(Dataset entries)
BEGIN

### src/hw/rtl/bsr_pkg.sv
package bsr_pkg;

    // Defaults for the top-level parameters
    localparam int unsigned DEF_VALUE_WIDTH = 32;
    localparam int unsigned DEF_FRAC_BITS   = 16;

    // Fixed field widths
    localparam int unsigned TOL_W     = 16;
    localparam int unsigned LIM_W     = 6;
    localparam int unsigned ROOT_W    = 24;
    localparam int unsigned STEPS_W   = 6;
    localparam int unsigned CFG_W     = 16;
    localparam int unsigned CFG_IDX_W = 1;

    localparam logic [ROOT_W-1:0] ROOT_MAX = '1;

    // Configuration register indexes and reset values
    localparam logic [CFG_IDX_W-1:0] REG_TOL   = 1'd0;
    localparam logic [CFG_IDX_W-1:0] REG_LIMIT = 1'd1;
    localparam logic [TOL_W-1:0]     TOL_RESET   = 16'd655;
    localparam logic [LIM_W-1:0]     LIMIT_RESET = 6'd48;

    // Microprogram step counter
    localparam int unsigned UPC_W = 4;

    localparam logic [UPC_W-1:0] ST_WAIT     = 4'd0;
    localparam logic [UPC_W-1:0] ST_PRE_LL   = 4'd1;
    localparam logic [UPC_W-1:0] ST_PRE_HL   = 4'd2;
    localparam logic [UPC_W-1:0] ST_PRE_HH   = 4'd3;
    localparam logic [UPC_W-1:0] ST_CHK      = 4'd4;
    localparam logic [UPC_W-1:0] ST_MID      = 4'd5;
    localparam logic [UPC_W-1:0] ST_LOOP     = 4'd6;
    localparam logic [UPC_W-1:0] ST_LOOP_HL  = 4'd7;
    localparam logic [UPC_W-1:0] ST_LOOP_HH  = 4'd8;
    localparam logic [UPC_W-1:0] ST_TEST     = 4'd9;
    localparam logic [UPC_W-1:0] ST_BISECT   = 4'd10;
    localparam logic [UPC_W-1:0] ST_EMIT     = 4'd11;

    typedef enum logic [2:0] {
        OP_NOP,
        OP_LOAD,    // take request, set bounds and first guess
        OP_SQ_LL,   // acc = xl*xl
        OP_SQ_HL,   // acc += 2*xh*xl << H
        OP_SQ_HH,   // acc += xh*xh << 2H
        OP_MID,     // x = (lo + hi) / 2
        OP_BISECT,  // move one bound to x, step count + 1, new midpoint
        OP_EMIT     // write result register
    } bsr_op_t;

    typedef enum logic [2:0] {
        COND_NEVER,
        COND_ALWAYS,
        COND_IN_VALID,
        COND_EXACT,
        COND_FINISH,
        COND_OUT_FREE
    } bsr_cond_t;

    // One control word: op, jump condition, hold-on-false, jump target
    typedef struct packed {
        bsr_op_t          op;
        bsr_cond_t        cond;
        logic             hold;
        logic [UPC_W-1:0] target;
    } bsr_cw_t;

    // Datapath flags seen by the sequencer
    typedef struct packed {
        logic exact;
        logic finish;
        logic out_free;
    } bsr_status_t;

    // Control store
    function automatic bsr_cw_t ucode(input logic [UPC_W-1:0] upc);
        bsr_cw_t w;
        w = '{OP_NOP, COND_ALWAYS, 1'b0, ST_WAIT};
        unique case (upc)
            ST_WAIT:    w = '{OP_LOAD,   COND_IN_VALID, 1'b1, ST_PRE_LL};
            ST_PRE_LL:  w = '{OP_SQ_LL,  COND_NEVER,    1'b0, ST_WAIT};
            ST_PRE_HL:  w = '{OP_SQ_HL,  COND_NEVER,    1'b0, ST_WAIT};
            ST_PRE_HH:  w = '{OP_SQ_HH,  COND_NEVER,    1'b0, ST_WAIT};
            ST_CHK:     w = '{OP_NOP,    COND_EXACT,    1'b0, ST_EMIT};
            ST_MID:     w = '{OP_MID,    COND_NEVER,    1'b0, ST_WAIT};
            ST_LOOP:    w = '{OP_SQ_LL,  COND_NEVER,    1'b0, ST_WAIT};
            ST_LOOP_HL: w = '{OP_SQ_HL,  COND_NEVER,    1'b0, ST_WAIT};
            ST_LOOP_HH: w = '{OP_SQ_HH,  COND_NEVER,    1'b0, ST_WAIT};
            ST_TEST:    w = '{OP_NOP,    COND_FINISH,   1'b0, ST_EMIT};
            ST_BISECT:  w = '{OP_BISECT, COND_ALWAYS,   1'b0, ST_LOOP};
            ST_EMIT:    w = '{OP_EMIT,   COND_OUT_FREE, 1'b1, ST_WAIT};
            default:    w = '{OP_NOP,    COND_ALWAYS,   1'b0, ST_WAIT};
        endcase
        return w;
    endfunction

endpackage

END
BEGIN

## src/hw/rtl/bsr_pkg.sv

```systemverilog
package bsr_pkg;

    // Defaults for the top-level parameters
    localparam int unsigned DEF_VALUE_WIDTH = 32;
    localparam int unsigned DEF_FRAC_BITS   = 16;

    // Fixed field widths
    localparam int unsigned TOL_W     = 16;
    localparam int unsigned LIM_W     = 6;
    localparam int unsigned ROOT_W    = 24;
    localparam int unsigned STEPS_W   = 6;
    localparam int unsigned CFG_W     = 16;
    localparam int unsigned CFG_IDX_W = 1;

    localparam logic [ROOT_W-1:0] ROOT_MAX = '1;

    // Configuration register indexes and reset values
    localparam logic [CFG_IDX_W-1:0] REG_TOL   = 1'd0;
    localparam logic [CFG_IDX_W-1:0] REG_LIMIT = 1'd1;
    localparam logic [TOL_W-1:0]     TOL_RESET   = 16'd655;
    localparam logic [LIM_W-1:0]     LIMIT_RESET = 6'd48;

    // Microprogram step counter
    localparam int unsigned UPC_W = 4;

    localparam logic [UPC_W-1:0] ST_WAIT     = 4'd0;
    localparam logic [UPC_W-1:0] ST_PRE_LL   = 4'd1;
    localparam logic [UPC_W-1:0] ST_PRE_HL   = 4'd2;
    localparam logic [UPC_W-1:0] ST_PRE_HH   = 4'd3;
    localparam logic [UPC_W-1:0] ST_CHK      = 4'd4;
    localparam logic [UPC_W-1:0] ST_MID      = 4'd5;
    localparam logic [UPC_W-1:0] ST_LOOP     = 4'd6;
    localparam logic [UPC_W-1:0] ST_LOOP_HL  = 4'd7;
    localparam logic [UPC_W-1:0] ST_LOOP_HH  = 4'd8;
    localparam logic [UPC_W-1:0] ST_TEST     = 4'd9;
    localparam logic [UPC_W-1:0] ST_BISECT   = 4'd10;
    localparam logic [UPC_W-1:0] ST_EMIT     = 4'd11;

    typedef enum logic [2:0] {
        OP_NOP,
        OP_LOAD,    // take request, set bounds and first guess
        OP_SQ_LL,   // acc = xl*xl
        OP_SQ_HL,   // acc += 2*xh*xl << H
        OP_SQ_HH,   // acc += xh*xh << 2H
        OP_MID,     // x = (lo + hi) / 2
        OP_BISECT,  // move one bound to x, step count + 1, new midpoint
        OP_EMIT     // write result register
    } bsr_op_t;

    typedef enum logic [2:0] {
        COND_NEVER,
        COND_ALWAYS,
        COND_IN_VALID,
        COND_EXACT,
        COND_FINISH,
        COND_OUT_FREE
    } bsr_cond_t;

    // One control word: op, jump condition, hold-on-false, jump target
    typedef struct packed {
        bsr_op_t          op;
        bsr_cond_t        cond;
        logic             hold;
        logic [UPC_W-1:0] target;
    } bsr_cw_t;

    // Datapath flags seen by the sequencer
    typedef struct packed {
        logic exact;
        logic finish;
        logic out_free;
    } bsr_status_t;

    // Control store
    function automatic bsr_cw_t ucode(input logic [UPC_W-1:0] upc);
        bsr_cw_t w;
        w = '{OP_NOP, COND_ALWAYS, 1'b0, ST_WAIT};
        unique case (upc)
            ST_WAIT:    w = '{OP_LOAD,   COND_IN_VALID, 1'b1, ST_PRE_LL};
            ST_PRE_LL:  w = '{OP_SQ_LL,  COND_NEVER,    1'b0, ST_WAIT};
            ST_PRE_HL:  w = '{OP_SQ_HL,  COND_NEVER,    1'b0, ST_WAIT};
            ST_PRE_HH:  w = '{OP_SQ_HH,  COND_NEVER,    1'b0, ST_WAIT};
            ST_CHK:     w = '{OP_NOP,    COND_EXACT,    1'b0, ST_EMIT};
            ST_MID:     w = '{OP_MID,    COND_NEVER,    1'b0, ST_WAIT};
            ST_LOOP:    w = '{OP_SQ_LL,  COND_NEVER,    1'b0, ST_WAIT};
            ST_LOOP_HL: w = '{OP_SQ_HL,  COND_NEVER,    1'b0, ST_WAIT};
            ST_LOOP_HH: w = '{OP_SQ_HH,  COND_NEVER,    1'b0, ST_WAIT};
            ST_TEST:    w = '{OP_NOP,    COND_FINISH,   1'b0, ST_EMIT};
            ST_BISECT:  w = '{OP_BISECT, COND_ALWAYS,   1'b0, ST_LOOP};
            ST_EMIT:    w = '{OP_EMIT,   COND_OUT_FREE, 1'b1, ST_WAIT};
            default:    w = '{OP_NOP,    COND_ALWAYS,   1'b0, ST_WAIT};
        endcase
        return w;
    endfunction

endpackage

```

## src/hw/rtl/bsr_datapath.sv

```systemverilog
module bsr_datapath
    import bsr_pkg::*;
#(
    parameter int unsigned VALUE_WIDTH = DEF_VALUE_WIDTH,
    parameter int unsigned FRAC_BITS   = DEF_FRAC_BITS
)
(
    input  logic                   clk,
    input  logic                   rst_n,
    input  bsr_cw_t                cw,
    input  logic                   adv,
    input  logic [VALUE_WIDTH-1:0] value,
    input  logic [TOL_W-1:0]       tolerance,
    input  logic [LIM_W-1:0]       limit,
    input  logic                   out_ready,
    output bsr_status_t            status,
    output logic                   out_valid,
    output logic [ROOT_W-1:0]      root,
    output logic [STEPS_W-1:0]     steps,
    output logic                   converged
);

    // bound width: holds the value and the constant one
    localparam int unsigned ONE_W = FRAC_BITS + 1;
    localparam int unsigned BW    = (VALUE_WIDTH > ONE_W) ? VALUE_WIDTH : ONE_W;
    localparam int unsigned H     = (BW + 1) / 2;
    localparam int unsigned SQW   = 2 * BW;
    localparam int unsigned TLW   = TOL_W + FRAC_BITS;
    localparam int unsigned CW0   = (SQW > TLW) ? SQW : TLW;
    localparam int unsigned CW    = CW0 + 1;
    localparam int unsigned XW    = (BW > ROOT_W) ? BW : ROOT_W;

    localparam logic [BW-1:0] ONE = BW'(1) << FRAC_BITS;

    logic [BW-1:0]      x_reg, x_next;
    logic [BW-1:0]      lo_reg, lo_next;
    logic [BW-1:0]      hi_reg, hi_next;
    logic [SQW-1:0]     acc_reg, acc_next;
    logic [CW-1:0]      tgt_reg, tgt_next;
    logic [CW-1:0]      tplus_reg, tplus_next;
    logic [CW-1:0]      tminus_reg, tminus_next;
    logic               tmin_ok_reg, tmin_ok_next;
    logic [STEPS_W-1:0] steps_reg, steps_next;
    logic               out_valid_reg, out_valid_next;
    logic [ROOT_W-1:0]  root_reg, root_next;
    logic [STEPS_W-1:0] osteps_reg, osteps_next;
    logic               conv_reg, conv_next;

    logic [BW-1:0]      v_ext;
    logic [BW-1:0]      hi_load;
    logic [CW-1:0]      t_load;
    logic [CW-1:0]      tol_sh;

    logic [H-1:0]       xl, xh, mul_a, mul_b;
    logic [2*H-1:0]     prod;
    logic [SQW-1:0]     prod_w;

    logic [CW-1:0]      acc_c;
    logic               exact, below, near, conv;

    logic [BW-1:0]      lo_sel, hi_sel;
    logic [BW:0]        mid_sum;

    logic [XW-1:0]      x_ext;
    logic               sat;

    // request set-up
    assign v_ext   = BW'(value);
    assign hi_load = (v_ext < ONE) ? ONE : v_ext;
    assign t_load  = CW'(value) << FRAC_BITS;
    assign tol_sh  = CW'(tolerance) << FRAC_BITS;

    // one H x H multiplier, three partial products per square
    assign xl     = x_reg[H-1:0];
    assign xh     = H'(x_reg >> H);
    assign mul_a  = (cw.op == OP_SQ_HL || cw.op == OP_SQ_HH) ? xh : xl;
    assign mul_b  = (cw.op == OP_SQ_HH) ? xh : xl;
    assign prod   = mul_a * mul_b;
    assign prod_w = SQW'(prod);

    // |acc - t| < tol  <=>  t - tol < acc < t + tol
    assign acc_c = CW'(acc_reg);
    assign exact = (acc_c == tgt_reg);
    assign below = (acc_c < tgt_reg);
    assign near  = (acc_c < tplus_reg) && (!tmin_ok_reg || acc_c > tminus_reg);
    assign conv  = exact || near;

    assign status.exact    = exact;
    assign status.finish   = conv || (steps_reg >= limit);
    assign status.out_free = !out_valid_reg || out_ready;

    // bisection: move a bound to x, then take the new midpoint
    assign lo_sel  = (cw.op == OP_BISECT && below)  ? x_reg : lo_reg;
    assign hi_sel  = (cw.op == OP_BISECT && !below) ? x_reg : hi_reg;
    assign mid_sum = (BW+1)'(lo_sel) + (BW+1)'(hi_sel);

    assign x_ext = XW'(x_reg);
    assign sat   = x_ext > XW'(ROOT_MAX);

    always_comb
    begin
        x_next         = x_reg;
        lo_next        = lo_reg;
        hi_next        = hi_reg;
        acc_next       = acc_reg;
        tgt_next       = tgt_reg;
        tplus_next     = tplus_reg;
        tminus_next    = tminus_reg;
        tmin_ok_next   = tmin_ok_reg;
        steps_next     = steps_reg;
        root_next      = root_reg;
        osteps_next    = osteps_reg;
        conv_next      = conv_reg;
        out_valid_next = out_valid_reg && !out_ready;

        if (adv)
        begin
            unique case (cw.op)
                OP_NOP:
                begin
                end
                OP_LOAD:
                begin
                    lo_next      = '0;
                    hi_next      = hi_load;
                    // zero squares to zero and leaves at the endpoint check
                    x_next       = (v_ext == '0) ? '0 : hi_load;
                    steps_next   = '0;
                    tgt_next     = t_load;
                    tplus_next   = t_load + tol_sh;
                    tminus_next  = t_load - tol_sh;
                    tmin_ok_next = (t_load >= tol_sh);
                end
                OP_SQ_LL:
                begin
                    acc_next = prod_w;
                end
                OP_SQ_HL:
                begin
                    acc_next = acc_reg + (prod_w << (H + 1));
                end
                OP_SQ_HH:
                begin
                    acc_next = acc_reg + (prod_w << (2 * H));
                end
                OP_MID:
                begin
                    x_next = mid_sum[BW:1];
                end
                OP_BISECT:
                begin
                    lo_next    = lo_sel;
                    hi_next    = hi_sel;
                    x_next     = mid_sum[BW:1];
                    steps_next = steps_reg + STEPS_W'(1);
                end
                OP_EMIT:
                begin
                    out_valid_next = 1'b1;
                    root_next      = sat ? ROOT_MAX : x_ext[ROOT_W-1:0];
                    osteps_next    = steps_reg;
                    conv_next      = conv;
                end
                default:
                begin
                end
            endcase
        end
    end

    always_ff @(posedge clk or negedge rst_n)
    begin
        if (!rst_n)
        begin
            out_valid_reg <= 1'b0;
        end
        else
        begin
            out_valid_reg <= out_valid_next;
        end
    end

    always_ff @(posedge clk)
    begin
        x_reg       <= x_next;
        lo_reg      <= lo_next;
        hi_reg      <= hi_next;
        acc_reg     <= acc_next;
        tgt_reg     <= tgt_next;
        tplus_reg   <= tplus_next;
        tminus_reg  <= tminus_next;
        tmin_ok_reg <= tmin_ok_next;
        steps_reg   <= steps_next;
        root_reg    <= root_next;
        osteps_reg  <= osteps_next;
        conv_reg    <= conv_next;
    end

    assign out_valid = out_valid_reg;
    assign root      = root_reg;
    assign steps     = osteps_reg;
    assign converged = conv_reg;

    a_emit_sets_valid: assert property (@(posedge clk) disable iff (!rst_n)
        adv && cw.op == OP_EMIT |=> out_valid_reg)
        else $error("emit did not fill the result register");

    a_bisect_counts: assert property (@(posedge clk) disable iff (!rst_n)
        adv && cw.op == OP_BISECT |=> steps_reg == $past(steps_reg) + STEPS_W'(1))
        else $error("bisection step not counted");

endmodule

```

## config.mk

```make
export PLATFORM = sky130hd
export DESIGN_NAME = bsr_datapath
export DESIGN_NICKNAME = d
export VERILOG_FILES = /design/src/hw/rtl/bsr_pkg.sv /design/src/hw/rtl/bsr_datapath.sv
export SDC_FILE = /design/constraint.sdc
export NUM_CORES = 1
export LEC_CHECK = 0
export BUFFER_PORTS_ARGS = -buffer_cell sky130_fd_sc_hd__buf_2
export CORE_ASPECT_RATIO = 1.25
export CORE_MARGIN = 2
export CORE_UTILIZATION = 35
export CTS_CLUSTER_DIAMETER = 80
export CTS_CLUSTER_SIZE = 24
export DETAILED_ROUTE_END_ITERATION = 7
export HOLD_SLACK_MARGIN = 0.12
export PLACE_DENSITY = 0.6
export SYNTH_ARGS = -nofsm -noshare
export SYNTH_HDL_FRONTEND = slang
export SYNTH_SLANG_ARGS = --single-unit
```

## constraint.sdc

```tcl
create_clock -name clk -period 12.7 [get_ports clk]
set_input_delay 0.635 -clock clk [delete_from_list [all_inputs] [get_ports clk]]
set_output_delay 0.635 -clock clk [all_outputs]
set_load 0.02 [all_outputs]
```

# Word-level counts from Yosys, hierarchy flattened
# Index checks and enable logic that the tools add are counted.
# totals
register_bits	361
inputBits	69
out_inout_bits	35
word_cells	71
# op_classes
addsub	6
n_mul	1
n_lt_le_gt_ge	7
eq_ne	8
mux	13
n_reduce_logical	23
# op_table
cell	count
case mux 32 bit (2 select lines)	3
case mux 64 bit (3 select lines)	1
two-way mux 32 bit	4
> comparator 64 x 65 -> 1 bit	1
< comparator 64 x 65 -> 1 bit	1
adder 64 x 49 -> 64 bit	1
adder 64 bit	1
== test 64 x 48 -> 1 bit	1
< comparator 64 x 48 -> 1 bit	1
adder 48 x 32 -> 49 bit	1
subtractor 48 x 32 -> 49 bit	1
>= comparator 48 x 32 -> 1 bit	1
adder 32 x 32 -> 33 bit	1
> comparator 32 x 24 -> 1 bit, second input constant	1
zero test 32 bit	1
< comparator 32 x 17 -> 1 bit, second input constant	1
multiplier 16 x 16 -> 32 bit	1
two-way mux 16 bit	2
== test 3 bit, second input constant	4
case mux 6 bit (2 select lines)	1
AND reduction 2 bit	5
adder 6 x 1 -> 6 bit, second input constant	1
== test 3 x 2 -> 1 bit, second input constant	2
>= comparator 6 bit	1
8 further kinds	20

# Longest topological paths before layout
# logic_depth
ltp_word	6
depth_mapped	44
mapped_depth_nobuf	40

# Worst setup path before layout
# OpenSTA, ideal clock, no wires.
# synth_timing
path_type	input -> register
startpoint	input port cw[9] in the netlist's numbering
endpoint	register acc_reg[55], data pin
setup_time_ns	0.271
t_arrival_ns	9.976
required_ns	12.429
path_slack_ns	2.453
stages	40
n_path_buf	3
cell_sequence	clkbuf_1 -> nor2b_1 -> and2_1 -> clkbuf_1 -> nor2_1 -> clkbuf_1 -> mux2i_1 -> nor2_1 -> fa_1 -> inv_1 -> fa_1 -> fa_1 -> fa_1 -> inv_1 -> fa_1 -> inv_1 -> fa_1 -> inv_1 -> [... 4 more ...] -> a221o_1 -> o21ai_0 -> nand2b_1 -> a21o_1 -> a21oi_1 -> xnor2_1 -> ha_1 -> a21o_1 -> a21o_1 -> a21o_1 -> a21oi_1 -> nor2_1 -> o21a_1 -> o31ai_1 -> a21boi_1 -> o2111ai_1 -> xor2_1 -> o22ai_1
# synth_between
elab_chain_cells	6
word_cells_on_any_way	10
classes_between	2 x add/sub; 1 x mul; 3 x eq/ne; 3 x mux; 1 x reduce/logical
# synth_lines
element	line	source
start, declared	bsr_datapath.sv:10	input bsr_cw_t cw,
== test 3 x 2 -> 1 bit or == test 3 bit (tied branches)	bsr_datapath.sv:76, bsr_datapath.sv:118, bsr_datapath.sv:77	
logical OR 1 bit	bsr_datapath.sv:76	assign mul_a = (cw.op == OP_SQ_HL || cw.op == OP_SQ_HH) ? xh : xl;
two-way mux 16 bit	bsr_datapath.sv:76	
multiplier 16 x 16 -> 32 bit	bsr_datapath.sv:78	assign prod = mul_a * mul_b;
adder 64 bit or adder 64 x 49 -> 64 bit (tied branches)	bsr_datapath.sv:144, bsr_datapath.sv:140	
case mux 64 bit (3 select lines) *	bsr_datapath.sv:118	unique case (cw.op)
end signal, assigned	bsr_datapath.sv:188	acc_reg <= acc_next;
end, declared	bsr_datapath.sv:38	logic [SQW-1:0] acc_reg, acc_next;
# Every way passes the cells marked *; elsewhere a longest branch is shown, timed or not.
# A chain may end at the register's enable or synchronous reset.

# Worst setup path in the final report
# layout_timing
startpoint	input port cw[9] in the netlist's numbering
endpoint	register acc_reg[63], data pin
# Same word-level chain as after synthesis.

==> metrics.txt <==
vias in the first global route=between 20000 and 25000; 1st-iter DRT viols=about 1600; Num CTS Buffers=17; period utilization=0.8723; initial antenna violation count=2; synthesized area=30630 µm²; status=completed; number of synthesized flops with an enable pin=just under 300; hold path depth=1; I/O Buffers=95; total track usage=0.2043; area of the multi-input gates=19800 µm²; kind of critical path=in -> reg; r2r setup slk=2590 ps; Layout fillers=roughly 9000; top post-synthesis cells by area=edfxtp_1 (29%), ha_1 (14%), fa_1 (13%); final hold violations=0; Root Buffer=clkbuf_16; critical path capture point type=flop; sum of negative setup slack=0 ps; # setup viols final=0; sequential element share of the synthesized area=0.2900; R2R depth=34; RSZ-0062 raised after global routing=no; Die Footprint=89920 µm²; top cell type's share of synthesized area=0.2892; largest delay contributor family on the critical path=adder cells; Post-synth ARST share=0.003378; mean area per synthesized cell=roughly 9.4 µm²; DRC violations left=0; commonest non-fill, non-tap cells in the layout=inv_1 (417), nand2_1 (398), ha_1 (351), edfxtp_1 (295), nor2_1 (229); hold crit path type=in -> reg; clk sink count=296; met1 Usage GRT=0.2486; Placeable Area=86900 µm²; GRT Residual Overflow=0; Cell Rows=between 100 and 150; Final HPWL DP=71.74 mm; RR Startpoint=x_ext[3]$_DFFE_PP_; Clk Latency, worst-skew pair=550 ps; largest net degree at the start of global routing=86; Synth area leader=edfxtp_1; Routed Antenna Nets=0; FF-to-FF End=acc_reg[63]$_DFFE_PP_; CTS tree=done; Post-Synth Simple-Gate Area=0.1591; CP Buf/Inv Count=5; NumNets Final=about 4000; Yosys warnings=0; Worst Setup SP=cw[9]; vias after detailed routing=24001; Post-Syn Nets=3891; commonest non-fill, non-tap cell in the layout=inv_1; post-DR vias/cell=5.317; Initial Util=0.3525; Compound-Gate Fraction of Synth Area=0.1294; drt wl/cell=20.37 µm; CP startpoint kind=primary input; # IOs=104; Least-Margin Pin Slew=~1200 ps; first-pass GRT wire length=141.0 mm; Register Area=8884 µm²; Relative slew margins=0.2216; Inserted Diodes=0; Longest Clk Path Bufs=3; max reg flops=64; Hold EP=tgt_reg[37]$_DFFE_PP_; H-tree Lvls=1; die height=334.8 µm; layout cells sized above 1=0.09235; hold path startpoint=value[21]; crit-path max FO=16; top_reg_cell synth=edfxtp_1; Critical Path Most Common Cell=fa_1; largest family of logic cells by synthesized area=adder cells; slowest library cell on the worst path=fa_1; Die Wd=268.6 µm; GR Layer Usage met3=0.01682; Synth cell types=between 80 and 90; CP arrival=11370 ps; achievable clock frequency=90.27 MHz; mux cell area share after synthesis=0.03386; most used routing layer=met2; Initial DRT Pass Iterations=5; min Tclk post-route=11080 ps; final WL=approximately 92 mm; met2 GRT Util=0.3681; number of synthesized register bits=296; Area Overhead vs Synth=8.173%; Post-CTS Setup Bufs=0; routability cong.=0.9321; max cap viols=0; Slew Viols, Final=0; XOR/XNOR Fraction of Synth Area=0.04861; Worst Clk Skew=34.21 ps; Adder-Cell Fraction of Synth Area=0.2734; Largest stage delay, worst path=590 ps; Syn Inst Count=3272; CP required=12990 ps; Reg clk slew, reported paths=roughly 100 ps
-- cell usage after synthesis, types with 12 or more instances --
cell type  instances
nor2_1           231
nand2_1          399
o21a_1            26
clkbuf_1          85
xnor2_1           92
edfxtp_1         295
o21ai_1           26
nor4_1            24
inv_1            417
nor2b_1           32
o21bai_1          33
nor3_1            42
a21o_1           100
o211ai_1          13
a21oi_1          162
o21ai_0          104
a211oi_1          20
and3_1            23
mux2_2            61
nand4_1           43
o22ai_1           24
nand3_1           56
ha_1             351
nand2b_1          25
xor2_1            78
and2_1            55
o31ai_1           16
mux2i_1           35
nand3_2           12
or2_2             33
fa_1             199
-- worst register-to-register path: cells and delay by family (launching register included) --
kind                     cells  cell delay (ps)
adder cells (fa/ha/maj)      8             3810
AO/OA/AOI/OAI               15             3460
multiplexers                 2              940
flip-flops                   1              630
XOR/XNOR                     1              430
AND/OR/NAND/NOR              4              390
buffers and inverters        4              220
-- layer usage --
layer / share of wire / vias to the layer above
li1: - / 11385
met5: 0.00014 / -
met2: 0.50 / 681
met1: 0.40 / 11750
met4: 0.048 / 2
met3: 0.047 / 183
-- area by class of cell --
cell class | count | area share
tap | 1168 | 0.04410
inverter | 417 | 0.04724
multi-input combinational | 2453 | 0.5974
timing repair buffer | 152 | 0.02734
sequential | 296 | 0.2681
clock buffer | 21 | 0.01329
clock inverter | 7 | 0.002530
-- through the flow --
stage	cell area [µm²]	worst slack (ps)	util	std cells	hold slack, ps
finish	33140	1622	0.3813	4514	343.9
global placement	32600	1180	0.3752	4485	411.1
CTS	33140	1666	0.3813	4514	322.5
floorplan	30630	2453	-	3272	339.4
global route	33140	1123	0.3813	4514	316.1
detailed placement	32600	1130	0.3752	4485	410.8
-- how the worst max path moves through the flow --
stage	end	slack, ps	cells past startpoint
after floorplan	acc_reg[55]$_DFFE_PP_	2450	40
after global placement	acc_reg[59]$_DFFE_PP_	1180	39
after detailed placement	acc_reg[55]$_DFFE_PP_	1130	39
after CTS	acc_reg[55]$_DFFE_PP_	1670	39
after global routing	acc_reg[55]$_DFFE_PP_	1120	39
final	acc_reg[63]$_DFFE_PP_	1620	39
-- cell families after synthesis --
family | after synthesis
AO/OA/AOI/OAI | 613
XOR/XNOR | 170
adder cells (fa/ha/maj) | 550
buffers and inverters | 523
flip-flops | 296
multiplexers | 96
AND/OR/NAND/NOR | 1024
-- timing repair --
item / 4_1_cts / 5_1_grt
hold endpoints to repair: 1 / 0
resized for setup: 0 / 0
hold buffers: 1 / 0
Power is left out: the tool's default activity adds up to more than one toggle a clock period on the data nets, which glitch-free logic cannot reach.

END

→ WHAT IS REQUIRED: Check each line of the records above for the string "more", and report every line that has it.

→ REPLY TO THE EXERCISE:
cell_sequence	clkbuf_1 -> nor2b_1 -> and2_1 -> clkbuf_1 -> nor2_1 -> clkbuf_1 -> mux2i_1 -> nor2_1 -> fa_1 -> inv_1 -> fa_1 -> fa_1 -> fa_1 -> inv_1 -> fa_1 -> inv_1 -> fa_1 -> inv_1 -> [... 4 more ...] -> a221o_1 -> o21ai_0 -> nand2b_1 -> a21o_1 -> a21oi_1 -> xnor2_1 -> ha_1 -> a21o_1 -> a21o_1 -> a21o_1 -> a21oi_1 -> nor2_1 -> o21a_1 -> o31ai_1 -> a21boi_1 -> o2111ai_1 -> xor2_1 -> o22ai_1
-- cell usage after synthesis, types with 12 or more instances --
Power is left out: the tool's default activity adds up to more than one toggle a clock period on the data nets, which glitch-free logic cannot reach.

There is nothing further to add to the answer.